To all bad bosses,
You know who you are. During the Great Recession you got away with mistreating people with few consequences.
Remember the favoritism you used to decide who to lay off when your revenue tanked?
Remember all those Internet applications from desperate job seekers that you never had the decency to reply to?
For workers lucky enough to keep their jobs, you perpetuated fear that they could lose them at any moment. If they did, they would face tall odds for getting another one. There were nearly seven unemployed workers for each vacancy during the depth of the recession.
But now, with the economy recovering, there are only two unemployed workers for each vacancy. Going forward, that’s likely to decline even more, giving employees new options about where to work. “Quit rates” are on the upswing.
Treating employees as interchangeable parts is no longer going to cut it. What are you going to do? How are you going to do it?

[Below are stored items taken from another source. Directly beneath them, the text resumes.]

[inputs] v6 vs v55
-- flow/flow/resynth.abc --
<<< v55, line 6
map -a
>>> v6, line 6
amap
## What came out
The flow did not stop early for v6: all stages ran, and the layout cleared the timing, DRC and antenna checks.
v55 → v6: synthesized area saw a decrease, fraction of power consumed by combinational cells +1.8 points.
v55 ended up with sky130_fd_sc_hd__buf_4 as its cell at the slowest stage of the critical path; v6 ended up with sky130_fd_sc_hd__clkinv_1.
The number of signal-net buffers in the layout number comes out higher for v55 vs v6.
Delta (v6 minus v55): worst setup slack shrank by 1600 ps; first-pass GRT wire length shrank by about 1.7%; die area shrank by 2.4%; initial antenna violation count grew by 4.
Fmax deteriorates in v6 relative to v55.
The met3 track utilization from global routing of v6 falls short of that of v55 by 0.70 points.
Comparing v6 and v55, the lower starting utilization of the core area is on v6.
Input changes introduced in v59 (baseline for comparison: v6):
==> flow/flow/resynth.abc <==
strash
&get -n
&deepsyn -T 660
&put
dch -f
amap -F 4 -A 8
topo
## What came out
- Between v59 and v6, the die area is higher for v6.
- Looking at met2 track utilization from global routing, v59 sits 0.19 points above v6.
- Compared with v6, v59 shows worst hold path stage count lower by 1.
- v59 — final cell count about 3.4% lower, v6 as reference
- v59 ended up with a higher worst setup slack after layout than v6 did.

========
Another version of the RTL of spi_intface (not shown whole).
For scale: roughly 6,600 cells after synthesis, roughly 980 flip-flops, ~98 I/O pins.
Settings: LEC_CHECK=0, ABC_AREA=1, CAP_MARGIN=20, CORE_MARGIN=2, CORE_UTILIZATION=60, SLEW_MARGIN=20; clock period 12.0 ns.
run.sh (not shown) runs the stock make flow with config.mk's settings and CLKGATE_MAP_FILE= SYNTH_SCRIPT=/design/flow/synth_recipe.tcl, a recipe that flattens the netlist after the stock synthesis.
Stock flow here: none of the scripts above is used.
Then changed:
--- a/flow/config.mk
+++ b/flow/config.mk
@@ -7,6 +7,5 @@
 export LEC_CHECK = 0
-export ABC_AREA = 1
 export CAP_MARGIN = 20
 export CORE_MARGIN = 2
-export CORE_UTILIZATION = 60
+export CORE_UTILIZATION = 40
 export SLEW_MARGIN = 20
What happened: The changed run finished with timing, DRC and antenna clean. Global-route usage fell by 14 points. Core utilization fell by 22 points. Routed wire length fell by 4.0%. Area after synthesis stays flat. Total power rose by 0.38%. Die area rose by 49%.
What follows belongs to an exercise in optimizing a design on an open flow for small area, a short achievable clock period and few clock cycles; a production flow would make more cautious choices.
Only simulation tests tie the RTL to the original design; equivalence was not proved.

## flow/constraint.sdc

```tcl
create_clock -name core_clock -period 13.0 [get_ports {Clock}]
set_input_delay 2.6000 -clock core_clock [delete_from_list [all_inputs] [get_ports {Clock}]]
set_output_delay 2.6000 -clock core_clock [all_outputs]
set_load 0.01 [all_outputs]
```

## flow/standard.sh

```bash
#!/bin/bash
# synth_recipe.tcl (not shown) runs the flow's synth.tcl, then flattens the netlist and writes it again
# the make line also repeats each setting of config.mk as NAME=value (left out here)
make -C /OpenROAD-flow-scripts/flow DESIGN_CONFIG=/design/flow/config.mk WORK_HOME=/design/flow/orfs CLKGATE_MAP_FILE= SYNTH_SCRIPT=/design/flow/synth_recipe.tcl "${@:-finish}"
```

For starters, you may want to get to know one of the progressive employers in this special section.
Read about what the company has done. Often, the employers who performed well have had effective personnel practices for years. They actually follow through on their promises.
Call one of them. You’ll learn how important it is to treat people with respect, something you haven’t demonstrated lately.

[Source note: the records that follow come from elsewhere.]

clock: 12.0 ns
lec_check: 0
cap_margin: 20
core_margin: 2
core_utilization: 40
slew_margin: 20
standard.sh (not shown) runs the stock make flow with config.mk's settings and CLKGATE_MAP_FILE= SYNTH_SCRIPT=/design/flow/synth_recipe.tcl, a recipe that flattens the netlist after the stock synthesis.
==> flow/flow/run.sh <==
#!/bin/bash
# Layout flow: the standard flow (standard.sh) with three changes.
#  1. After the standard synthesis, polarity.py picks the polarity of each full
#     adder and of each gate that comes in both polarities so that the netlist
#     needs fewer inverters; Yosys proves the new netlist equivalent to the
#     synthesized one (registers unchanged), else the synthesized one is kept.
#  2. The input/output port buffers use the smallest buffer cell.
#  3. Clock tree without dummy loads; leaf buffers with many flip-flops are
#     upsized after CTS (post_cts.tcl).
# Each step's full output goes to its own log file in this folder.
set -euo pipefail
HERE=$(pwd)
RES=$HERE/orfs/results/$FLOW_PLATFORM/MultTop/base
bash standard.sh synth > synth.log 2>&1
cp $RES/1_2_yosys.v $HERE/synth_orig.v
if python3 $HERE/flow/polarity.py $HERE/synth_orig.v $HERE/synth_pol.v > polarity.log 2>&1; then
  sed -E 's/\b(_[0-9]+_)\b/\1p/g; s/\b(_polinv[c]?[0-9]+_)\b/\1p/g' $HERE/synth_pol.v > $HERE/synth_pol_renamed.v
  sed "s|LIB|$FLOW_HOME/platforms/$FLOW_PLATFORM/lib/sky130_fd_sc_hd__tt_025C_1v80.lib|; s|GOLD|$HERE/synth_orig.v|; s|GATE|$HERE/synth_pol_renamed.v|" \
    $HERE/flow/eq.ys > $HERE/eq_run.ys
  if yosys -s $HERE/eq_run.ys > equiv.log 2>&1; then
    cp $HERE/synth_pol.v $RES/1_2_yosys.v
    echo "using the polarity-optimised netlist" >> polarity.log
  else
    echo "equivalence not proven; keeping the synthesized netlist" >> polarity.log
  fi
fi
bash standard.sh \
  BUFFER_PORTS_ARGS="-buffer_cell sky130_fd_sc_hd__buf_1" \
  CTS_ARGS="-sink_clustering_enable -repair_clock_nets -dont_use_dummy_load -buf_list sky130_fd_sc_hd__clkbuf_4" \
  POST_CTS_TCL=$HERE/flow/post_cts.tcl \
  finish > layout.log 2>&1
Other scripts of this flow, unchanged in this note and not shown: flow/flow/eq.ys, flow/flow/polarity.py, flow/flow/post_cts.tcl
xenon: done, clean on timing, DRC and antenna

For example, asking employees for their input before making important decisions is a key driver of job satisfaction. That, in turn, can boost productivity and your bottom line.

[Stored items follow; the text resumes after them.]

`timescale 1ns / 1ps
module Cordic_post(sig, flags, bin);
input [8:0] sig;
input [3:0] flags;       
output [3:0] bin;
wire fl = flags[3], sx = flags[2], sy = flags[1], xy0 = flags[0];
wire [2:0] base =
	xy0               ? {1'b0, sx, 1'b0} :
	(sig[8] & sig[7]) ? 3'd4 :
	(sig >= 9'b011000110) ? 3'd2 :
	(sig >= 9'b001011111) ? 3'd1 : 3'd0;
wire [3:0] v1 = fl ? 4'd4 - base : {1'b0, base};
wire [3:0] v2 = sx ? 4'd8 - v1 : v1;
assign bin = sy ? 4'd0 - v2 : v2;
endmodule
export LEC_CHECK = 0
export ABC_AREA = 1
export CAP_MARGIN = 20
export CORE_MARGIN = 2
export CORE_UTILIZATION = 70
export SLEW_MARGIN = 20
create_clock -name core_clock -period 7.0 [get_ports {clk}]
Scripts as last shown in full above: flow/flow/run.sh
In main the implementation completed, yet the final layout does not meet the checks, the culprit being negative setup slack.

For those of you who are hesitating to change, I’ll let you in on a little secret. The Internet is a two-way street.
For quite some time, you and other employers have been checking social media websites to find out about prospective employees.
Guess what? Workers can do the same thing to research you and your HR practices.
During the recession, networking among job seekers exploded. So did the sharing of information on the Web about which employers are hiring and what they’re like to work for.
What’s your reputation — or brand image — among employees? What will they tell prospective applicants?
As you know, it takes a long time to successfully rebrand a company or product after a misstep. Doesn’t it stand to reason that it will take just as long to gain a better reputation in the wake of your poor personnel practices?
Already, there are growing shortages of skilled workers — white-collar and blue-collar — in a host of industries. As the job market gets tighter, those shortages will intensify.
Even low-paying major retailers are starting to raise their wages and promise better conditions, such as more reliable work schedules and promotion policies, to attract and keep employees. Turnover is expensive.
You’ll be competing for the most talented workers against companies with far better reputations. It’s crunch time for you.